Too many people play about with suspension components and in essence ruin a cars handling for our roads. If the car is predominantly a road car I would run pretty much OEM, by this I mean I would basically recommend

Original Bolts (front)
Original rear arsm (non adjustbale
A decent shock and spring combo (over coilobers), either Mugen Shocks and Spoon Springs or OEM shocks with Mugen, Spoon, Eiback spring combo

The reason for this is that it will allow a better feel for the car, less adjustability will eliminate the inconsistent feel you will get on different roads and surfaces and will ensure better tyre wear meaning you'll be buying less tyres as the cars how it should be.
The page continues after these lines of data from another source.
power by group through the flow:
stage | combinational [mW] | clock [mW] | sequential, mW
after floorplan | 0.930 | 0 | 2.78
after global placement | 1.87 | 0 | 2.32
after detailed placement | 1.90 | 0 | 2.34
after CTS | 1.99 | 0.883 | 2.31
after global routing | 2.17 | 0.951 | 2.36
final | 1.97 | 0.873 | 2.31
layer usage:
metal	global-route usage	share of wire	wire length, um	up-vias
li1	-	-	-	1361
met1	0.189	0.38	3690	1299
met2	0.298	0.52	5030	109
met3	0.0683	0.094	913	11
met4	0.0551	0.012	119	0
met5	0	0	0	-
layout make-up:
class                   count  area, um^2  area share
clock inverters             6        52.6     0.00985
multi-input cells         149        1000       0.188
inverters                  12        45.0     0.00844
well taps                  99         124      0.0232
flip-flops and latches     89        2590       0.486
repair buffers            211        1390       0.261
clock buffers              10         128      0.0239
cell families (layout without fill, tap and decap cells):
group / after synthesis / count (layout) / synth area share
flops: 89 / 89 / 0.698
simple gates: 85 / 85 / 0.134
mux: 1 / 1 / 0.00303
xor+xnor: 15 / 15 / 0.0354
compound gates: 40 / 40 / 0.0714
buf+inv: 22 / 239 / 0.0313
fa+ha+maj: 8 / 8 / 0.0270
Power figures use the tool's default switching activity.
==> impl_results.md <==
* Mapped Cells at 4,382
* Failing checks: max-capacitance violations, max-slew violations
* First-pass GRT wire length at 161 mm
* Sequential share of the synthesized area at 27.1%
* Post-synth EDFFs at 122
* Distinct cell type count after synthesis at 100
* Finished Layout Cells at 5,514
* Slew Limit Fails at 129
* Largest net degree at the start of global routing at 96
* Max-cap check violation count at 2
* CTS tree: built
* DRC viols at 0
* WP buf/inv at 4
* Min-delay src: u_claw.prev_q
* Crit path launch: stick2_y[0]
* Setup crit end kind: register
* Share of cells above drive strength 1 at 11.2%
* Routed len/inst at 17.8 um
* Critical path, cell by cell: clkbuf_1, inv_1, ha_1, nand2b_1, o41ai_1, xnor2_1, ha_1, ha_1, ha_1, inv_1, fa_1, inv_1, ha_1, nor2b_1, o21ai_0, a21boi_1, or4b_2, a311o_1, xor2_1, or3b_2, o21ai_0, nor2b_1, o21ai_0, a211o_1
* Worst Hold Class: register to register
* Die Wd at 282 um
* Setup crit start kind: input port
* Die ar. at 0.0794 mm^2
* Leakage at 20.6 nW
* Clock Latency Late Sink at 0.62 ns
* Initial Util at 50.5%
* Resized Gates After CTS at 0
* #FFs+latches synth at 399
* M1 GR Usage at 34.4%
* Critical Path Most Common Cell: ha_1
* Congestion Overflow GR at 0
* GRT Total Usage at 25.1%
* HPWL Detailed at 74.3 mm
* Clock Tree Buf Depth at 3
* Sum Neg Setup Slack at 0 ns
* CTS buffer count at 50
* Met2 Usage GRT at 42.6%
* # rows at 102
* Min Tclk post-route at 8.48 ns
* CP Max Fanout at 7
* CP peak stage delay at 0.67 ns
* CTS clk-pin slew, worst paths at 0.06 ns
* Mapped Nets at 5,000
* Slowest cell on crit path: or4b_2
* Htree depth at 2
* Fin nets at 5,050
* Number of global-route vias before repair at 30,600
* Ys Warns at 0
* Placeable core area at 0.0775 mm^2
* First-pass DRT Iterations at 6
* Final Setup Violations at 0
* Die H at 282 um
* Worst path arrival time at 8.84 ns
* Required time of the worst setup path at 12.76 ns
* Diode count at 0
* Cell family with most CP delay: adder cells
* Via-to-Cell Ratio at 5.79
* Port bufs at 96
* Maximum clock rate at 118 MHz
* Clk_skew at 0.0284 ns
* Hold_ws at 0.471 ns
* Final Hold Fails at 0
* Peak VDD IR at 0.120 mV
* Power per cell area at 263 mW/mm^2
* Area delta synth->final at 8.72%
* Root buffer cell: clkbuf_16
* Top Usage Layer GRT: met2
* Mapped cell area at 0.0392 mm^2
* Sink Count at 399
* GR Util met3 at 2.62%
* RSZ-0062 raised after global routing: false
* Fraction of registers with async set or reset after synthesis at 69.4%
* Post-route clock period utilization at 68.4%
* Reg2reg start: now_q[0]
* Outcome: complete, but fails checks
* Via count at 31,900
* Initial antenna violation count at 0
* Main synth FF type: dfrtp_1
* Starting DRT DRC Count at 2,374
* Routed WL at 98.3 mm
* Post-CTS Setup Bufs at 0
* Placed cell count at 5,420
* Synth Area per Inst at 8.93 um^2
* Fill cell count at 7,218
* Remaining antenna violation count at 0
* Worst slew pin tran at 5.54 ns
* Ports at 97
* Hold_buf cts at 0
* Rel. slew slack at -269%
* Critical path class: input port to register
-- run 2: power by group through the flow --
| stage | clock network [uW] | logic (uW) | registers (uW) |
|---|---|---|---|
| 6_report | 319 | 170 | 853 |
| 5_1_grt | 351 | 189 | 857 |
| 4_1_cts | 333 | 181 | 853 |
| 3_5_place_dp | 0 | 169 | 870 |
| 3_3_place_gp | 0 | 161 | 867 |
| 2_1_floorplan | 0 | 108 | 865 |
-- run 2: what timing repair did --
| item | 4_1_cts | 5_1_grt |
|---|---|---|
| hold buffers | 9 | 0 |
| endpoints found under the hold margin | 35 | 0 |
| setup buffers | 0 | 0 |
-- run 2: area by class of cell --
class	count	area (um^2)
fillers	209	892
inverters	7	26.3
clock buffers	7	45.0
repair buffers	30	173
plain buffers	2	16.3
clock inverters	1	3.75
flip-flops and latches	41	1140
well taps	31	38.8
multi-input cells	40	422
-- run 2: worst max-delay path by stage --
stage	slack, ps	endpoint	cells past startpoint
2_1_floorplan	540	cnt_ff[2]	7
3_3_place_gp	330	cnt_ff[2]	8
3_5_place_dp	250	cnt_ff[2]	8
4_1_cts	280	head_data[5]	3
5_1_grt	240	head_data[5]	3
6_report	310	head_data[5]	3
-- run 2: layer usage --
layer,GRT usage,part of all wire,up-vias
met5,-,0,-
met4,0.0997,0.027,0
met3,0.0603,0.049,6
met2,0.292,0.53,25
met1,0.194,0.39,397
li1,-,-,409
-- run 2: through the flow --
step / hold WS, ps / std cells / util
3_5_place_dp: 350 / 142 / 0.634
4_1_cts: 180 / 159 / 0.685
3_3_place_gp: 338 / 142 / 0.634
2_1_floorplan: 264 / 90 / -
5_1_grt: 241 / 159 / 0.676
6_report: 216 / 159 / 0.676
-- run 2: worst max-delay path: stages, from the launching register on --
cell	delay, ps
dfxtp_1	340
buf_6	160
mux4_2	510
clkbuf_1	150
===== src/rtl/brf_pkg.sv =====
package brf_pkg;

    // Default depth of the shared byte array
    localparam int FILE_DEPTH_DEF = 128;

    // Access codes
    localparam logic OP_READ  = 1'b0;
    localparam logic OP_WRITE = 1'b1;

    // Bank select codes
    localparam logic [1:0] BSEL_FOLLOW = 2'd0;
    localparam logic [1:0] BSEL_BANK0  = 2'd1;
    localparam logic [1:0] BSEL_BANK1  = 2'd2;

    // Fixed locations
    localparam logic [7:0] ADDR_INDIRECT = 8'd0;
    localparam logic [7:0] STATUS_LOC    = 8'd3;
    localparam logic [7:0] POINTER_LOC   = 8'd4;
    localparam int         BANK_BIT      = 5;

    // Bank 1 shadow addresses
    localparam logic [7:0] ADDR_OPTION = 8'd1;
    localparam logic [7:0] ADDR_TRIS_A = 8'd5;
    localparam logic [7:0] ADDR_TRIS_B = 8'd6;
    localparam logic [7:0] ADDR_EECON1 = 8'd8;
    localparam logic [7:0] ADDR_EECON2 = 8'd9;

    // Reset values
    localparam logic [7:0] STATUS_RESET = 8'd24;
    localparam logic [7:0] SHADOW_RESET = 8'd255;
    localparam logic [7:0] EECON_RESET  = 8'd0;

    typedef enum logic [2:0] {
        SH_NONE,
        SH_OPTION,
        SH_TRIS_A,
        SH_TRIS_B,
        SH_EECON1,
        SH_EECON2
    } t_shadow;

    // Decoded access target
    typedef struct packed {
        logic [7:0] addr;     // resolved address
        t_shadow    shadow;   // shadow register hit, SH_NONE otherwise
        logic       in_file;  // reaches the shared array
    } t_brf_dec;

endpackage


===== src/rtl/brf_ram.sv =====
module brf_ram #(
    parameter int WIDTH = 8,
    parameter int DEPTH = 128
) (
    input  logic                     i_clk,
    input  logic                     i_en,
    input  logic                     i_we,
    input  logic [$clog2(DEPTH)-1:0] i_addr,
    input  logic [WIDTH-1:0]         i_wdata,
    output logic [WIDTH-1:0]         o_rdata
);

    logic [WIDTH-1:0] r_mem [DEPTH];
    logic [WIDTH-1:0] r_rdata;

    always_ff @(posedge i_clk) begin
        if (i_en) begin
            if (i_we) begin
                r_mem[i_addr] <= i_wdata;
            end else begin
                r_rdata <= r_mem[i_addr];
            end
        end
    end

    assign o_rdata = r_rdata;

endmodule


===== src/rtl/brf_decode.sv =====
module brf_decode #(
    parameter int FILE_DEPTH = brf_pkg::FILE_DEPTH_DEF
) (
    input  logic [7:0]        i_address,
    input  logic [1:0]        i_bank_select,
    input  logic [7:0]        i_status,
    input  logic [7:0]        i_pointer,
    output brf_pkg::t_brf_dec o_dec
);

    import brf_pkg::*;

    logic       bank1;
    logic [7:0] addr;
    t_shadow    shadow;

    // Indirection resolves once; a zero pointer lands on location 0
    assign addr = (i_address == ADDR_INDIRECT) ? i_pointer : i_address;

    always_comb begin
        unique case (i_bank_select)
            BSEL_BANK0: bank1 = 1'b0;
            BSEL_BANK1: bank1 = 1'b1;
            default:    bank1 = i_status[BANK_BIT];
        endcase
    end

    always_comb begin
        shadow = SH_NONE;
        if (bank1) begin
            unique case (addr)
                ADDR_OPTION: shadow = SH_OPTION;
                ADDR_TRIS_A: shadow = SH_TRIS_A;
                ADDR_TRIS_B: shadow = SH_TRIS_B;
                ADDR_EECON1: shadow = SH_EECON1;
                ADDR_EECON2: shadow = SH_EECON2;
                default:     shadow = SH_NONE;
            endcase
        end
    end

    assign o_dec.addr    = addr;
    assign o_dec.shadow  = shadow;
    assign o_dec.in_file = (shadow == SH_NONE) && ({1'b0, addr} < 9'(FILE_DEPTH));

endmodule


===== src/rtl/banked_register_file.sv =====
// Banked data register file: one read or write access per transaction.
// Input channel: i_in_valid / o_in_stall with i_operation, i_address,
// i_write_data, i_bank_select. A transaction is taken on a rising edge with
// valid high and stall low.
// Output channel: o_out_valid / i_out_stall with o_read_data, o_out_of_range,
// one result per input transaction, in order.
// Each result passes through the array read stage and then the result register.
// Throughput: one access per cycle while o_in_stall is low; the address decode, shadow registers and
// the single-port array (registered read) each handle one access a cycle.
// Writes commit at the accepting edge, so the next access sees them.
// Reset (synchronous, i_rst_n low): shared array reads as zero except status
// (location 3 = 24), option and tristate shadows = 255, EEPROM controls = 0.
// No clearing pass is needed: per-entry written flags mask stale array data.
// Stalls: with i_out_stall high the result register holds; one more result
// sits in the array read stage, after which o_in_stall rises.
module banked_register_file #(
    parameter int FILE_DEPTH = brf_pkg::FILE_DEPTH_DEF
) (
    input  logic       i_clk,
    input  logic       i_rst_n,
    input  logic       i_in_valid,
    output logic       o_in_stall,
    input  logic       i_operation,
    input  logic [7:0] i_address,
    input  logic [7:0] i_write_data,
    input  logic [1:0] i_bank_select,
    output logic       o_out_valid,
    input  logic       i_out_stall,
    output logic [7:0] o_read_data,
    output logic       o_out_of_range
);

    import brf_pkg::*;

    localparam int AW = $clog2(FILE_DEPTH);

    // Locations 3 and 4 are mirrored in registers: decode needs them every cycle
    logic [7:0] r_status, n_status;
    logic [7:0] r_pointer, n_pointer;

    // Bank 1 shadow registers
    logic [7:0] r_option, n_option;
    logic [7:0] r_tris_a, n_tris_a;
    logic [7:0] r_tris_b, n_tris_b;
    logic [7:0] r_eecon1, n_eecon1;
    logic [7:0] r_eecon2, n_eecon2;

    // One flag per array entry; unwritten entries read as zero
    logic [FILE_DEPTH-1:0] r_written, n_written;

    // Array read stage
    logic       r_s1_vld, n_s1_vld;
    logic       r_s1_use_ram, n_s1_use_ram;
    logic [7:0] r_s1_byte, n_s1_byte;
    logic       r_s1_oor, n_s1_oor;

    // Result register
    logic       r_out_vld, n_out_vld;
    logic [7:0] r_out_data, n_out_data;
    logic       r_out_oor, n_out_oor;

    t_brf_dec   dec;
    logic       acc;
    logic       is_wr;
    logic       out_free;
    logic       s1_move;
    logic       ram_en;
    logic [7:0] ram_rdata;
    logic       hit_status;
    logic       hit_pointer;
    logic       entry_written;

    brf_decode #(
        .FILE_DEPTH(FILE_DEPTH)
    ) u_decode (
        .i_address    (i_address),
        .i_bank_select(i_bank_select),
        .i_status     (r_status),
        .i_pointer    (r_pointer),
        .o_dec        (dec)
    );

    brf_ram #(
        .WIDTH(8),
        .DEPTH(FILE_DEPTH)
    ) u_ram (
        .i_clk  (i_clk),
        .i_en   (ram_en),
        .i_we   (is_wr),
        .i_addr (dec.addr[AW-1:0]),
        .i_wdata(i_write_data),
        .o_rdata(ram_rdata)
    );

    // Handshake: the read stage drains whenever the result register is free
    assign out_free   = !r_out_vld || !i_out_stall;
    assign s1_move    = r_s1_vld && out_free;
    assign o_in_stall = r_s1_vld && !out_free;
    assign acc        = i_in_valid && !o_in_stall;
    assign is_wr      = (i_operation == OP_WRITE);
    assign ram_en     = acc && dec.in_file;

    assign hit_status    = dec.in_file && (dec.addr == STATUS_LOC);
    assign hit_pointer   = dec.in_file && (dec.addr == POINTER_LOC);
    assign entry_written = r_written[dec.addr[AW-1:0]];

    // Register updates on write transactions
    always_comb begin
        n_status  = r_status;
        n_pointer = r_pointer;
        n_option  = r_option;
        n_tris_a  = r_tris_a;
        n_tris_b  = r_tris_b;
        n_eecon1  = r_eecon1;
        n_eecon2  = r_eecon2;
        n_written = r_written;
        if (acc && is_wr) begin
            unique case (dec.shadow)
                SH_OPTION: n_option = i_write_data;
                SH_TRIS_A: n_tris_a = i_write_data;
                SH_TRIS_B: n_tris_b = i_write_data;
                SH_EECON1: n_eecon1 = i_write_data;
                SH_EECON2: n_eecon2 = i_write_data;
                default: begin
                    // out-of-range writes fall through with no effect
                    if (dec.in_file) begin
                        n_written[dec.addr[AW-1:0]] = 1'b1;
                    end
                    if (hit_status) begin
                        n_status = i_write_data;
                    end
                    if (hit_pointer) begin
                        n_pointer = i_write_data;
                    end
                end
            endcase
        end
    end

    // Read stage capture: register-held bytes are taken now, array data is taken
    // from the RAM's read register, which is loaded alongside this stage
    always_comb begin
        n_s1_vld     = acc || (r_s1_vld && !s1_move);
        n_s1_use_ram = r_s1_use_ram;
        n_s1_byte    = r_s1_byte;
        n_s1_oor     = r_s1_oor;
        if (acc) begin
            n_s1_oor     = (dec.shadow == SH_NONE) && !dec.in_file;
            n_s1_use_ram = 1'b0;
            n_s1_byte    = 8'd0;
            if (!is_wr) begin
                unique case (dec.shadow)
                    SH_OPTION: n_s1_byte = r_option;
                    SH_TRIS_A: n_s1_byte = r_tris_a;
                    SH_TRIS_B: n_s1_byte = r_tris_b;
                    SH_EECON1: n_s1_byte = r_eecon1;
                    SH_EECON2: n_s1_byte = r_eecon2;
                    default: begin
                        if (hit_status) begin
                            n_s1_byte = r_status;
                        end else if (hit_pointer) begin
                            n_s1_byte = r_pointer;
                        end else begin
                            n_s1_use_ram = dec.in_file && entry_written;
                        end
                    end
                endcase
            end
        end
    end

    // Result register
    always_comb begin
        n_out_vld  = s1_move || (r_out_vld && i_out_stall);
        n_out_data = r_out_data;
        n_out_oor  = r_out_oor;
        if (s1_move) begin
            n_out_data = r_s1_use_ram ? ram_rdata : r_s1_byte;
            n_out_oor  = r_s1_oor;
        end
    end

    always_ff @(posedge i_clk) begin
        if (!i_rst_n) begin
            r_status  <= STATUS_RESET;
            r_pointer <= 8'd0;
            r_option  <= SHADOW_RESET;
            r_tris_a  <= SHADOW_RESET;
            r_tris_b  <= SHADOW_RESET;
            r_eecon1  <= EECON_RESET;
            r_eecon2  <= EECON_RESET;
            r_written <= '0;
            r_s1_vld  <= 1'b0;
            r_out_vld <= 1'b0;
        end else begin
            r_status  <= n_status;
            r_pointer <= n_pointer;
            r_option  <= n_option;
            r_tris_a  <= n_tris_a;
            r_tris_b  <= n_tris_b;
            r_eecon1  <= n_eecon1;
            r_eecon2  <= n_eecon2;
            r_written <= n_written;
            r_s1_vld  <= n_s1_vld;
            r_out_vld <= n_out_vld;
        end
    end

    // Payload registers, no reset
    always_ff @(posedge i_clk) begin
        r_s1_use_ram <= n_s1_use_ram;
        r_s1_byte    <= n_s1_byte;
        r_s1_oor     <= n_s1_oor;
        r_out_data   <= n_out_data;
        r_out_oor    <= n_out_oor;
    end

    assign o_out_valid    = r_out_vld;
    assign o_read_data    = r_out_data;
    assign o_out_of_range = r_out_oor;

endmodule

===== config.mk =====
export PLATFORM = sky130hd
export DESIGN_NAME = banked_register_file
export DESIGN_NICKNAME = d
export VERILOG_FILES = /design/src/rtl/brf_pkg.sv /design/src/rtl/brf_ram.sv /design/src/rtl/brf_decode.sv /design/src/rtl/banked_register_file.sv
export SDC_FILE = /design/constraint.sdc
export NUM_CORES = 1
export LEC_CHECK = 0
export BUFFER_PORTS_ARGS = -buffer_cell sky130_fd_sc_hd__buf_2
export CELL_PAD_IN_SITES_DETAIL_PLACEMENT = 0
export CELL_PAD_IN_SITES_GLOBAL_PLACEMENT = 1
export CORE_ASPECT_RATIO = 0.8
export CORE_MARGIN = 2
export CORE_UTILIZATION = 23
export DETAILED_ROUTE_END_ITERATION = 10
export PLACE_DENSITY = 0.39
export REMOVE_ABC_BUFFERS = 1
export SLEW_MARGIN = 10
export SYNTH_ARGS = -nofsm -noshare
export SYNTH_HDL_FRONTEND = slang
export SYNTH_SLANG_ARGS = --single-unit

===== constraint.sdc =====
create_clock -name i_clk -period 4.8 [get_ports i_clk]
set_input_delay 0.24 -clock i_clk [delete_from_list [all_inputs] [get_ports i_clk]]
set_output_delay 0.24 -clock i_clk [all_outputs]
set_load 0.05 [all_outputs]

Yosys cells after proc, flatten, opt, wreduce, memory -nomap -nowiden
Memory sizes are Yosys's and may differ from the RTL's. A register that Yosys moved wholly into a read port is not among the register bits. Index checks and enable logic that the tools add are counted. Widths: inputs -> output; s select.

Logic and storage cells: 86. Memory bits (writable): 1024. Output and inout bits: 11. Input bits: 23. Flip-flop bits (word level): 205. Memories: 1.

Memories: u_ram.r_mem (depth 128, bits a word 8, rd ports 1, clocked after Yosys merged registers in 1, write ports 1, RTL line brf_ram.sv:13) `logic [WIDTH-1:0] r_mem [DEPTH];`.

Mux-type cells: 15. Reduce and logical (&&, ||, !) cells: 35. Magnitude comparators: 3. Bitwise operators: 3. Equal/unequal tests: 14.

Operators with widths (number): $or 128x128->128 (1); $pmux 8 s5 (1); $mux 8 (4); $eq 8x3->1 const B (3); $eq 8x4->1 const B (2); $pmux 3 s5 (1); $logic_and 1x1->1 (13); $reduce_and 2->1 (6); $reduce_and 3->1 (3); $eq 8x1->1 const B (1); $eq 8x2->1 const B (1); $logic_not 8->1 (1); $lt 7x8->1 const B (1); $lt 8x8->1 const B (1); $reduce_or 8->1 (1); $bmux 1 s7 (1); $demux 1 s7 (1); $ge 7x1->1 const B (1); $eq 3x2->1 const B (2); $eq 3x3->1 const B (2); $logic_not 1->1 (6); $mux 1 (5); $reduce_or 5->1 (1); $eq 3x1->1 const B (1); other kinds (7) (10).

Depth between registers and ports, before layout
Gate-level depths: netlist (run 1).

Depth after elaboration: 11. Gate-level depth with buffers: 15. Gate-level depth less buffers: 8.

Hierarchy
From an unflattened synthesis (run 1), not the netlist that was laid out.

Cells, all modules: 3474. Area total of the unflattened synthesis: 49900.4 sq um.

Modules (own cells, without submodules): brf_ram (times used 1, area an instance 40537.6 sq um, cells each 2468); banked_register_file (times used 1, area an instance 8997.4 sq um, cells each 961); brf_decode (times used 1, area an instance 365.4 sq um, cells each 45).

Least setup slack after synthesis (run 1)
No wires, ideal clock.

Path kind: register to register. Start: register r_out_vld, in the netlist o_out_valid. End: memory u_ram.r_mem[19][0] (enable). Period minus slack after synthesis: 4027 ps. Path slack: 773 ps. Data arrival time: 3629 ps. Stages on the path, launching flop included: 7. Buffers on the path: 0. Cell sequence: dfxtp_1 -> and3_1 -> nor2b_1 -> nand2_1 -> a211oi_4 -> nand2_2 -> nor4_1.

Cells in the longest elaborated chain, start to end: 9.

Ends and longest elaborated chain: start, declared (RTL line banked_register_file.sv:58) `logic r_out_vld, n_out_vld;`; start signal, assigned (RTL line banked_register_file.sv:205) `r_out_vld <= n_out_vld;`; $logic_not 1->1 (RTL line banked_register_file.sv:96) `assign out_free = !r_out_vld || !i_out_stall;`; $logic_or 1x1->1 (RTL line banked_register_file.sv:96); $logic_not 1->1 (RTL line banked_register_file.sv:98) `assign o_in_stall = r_s1_vld && !out_free;`; $logic_and 1x1->1 (RTL line banked_register_file.sv:98); via o_in_stall (RTL line banked_register_file.sv:22) `output logic o_in_stall,`; $logic_not 1->1 (RTL line banked_register_file.sv:99) `assign acc = i_in_valid && !o_in_stall;`; $logic_and 1x1->1 (RTL line banked_register_file.sv:99); via acc (RTL line banked_register_file.sv:63) `logic acc;`; $logic_and 1x1->1 (RTL line banked_register_file.sv:101) `assign ram_en = acc && dec.in_file;`; $mux 1 (RTL line brf_ram.sv:17) `if (i_en) begin`; $mux 1 (not written as such) (RTL line brf_ram.sv:19) `r_mem[i_addr] <= i_wdata;`; end, declared (RTL line brf_ram.sv:13).

The timed path passes the listed nets, and every way through them passes these cells.

Worst setup path after layout (run 1)
Start: register r_pointer[0]. End: register r_s1_use_ram, data pin.

Cells in the longest elaborated chain, start to end: 8. Elaborated cells between the ends (all ways): 24.

Ends and longest elaborated chain: start, declared (RTL line banked_register_file.sv:39) `logic [7:0] r_pointer, n_pointer;`; start signal, assigned (RTL line banked_register_file.sv:197) `r_pointer <= n_pointer;`; $mux 8 (*) (RTL line brf_decode.sv:18) `assign addr = (i_address == ADDR_INDIRECT) ? i_pointer : i_address;`; $eq 8x4->1 (tied with other cells) (RTL line brf_decode.sv:31) `unique case (addr)`; $pmux 3 s5 (RTL line brf_decode.sv:31); $mux 3 (RTL line brf_decode.sv:30) `if (bank1) begin`; $logic_not 3->1 (RTL line brf_decode.sv:44) `assign o_dec.in_file = (shadow == SH_NONE) && ({1'b0, addr} < 9'(FILE_DEPTH));`; $logic_and 1x1->1 (RTL line brf_decode.sv:44); $logic_and 1x1->1, on equally long branches (RTL line banked_register_file.sv:103, banked_register_file.sv:104); $reduce_or 8->1 (no source line); end signal, assigned (RTL line banked_register_file.sv:211) `r_s1_use_ram <= n_s1_use_ram;`; end, declared (RTL line banked_register_file.sv:53) `logic r_s1_use_ram, n_s1_use_ram;`.

Mark *: on every way between the ends. The rest lies on a longest branch, timed or not. The select of a mux whose other input is x is not followed. A chain may end at the register's enable or synchronous reset.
I have bene running the Mugen spoon setup with oem arms and bolts on the road and track for nearly 2 years and am only now about to fit my Bilsteins, camber arms and bolts etc as the cars mainly used on track and I don't need to worry about how it drives on the road as such.

If you want a setup that's basically going to work and be easy to understand and easy for people to sort your geo out etc going forward maybe consider selling the coilovers and do the above.

Other option is you get the adjustable camber bolts for the front, the arms for the rear and run a more aggressive geo which will mean at certain times on certain roads you'll be wondering why the cars all over the place, why it wont drive straight and why it's a bit skittish. This is as it's struggling with grip or being dragged into tramlining everywhere as the roads are a mess.

There are pro's and con's and no one can tell you exactly what will work for you as such but depending on your need and wants from the car you have a number of options avail.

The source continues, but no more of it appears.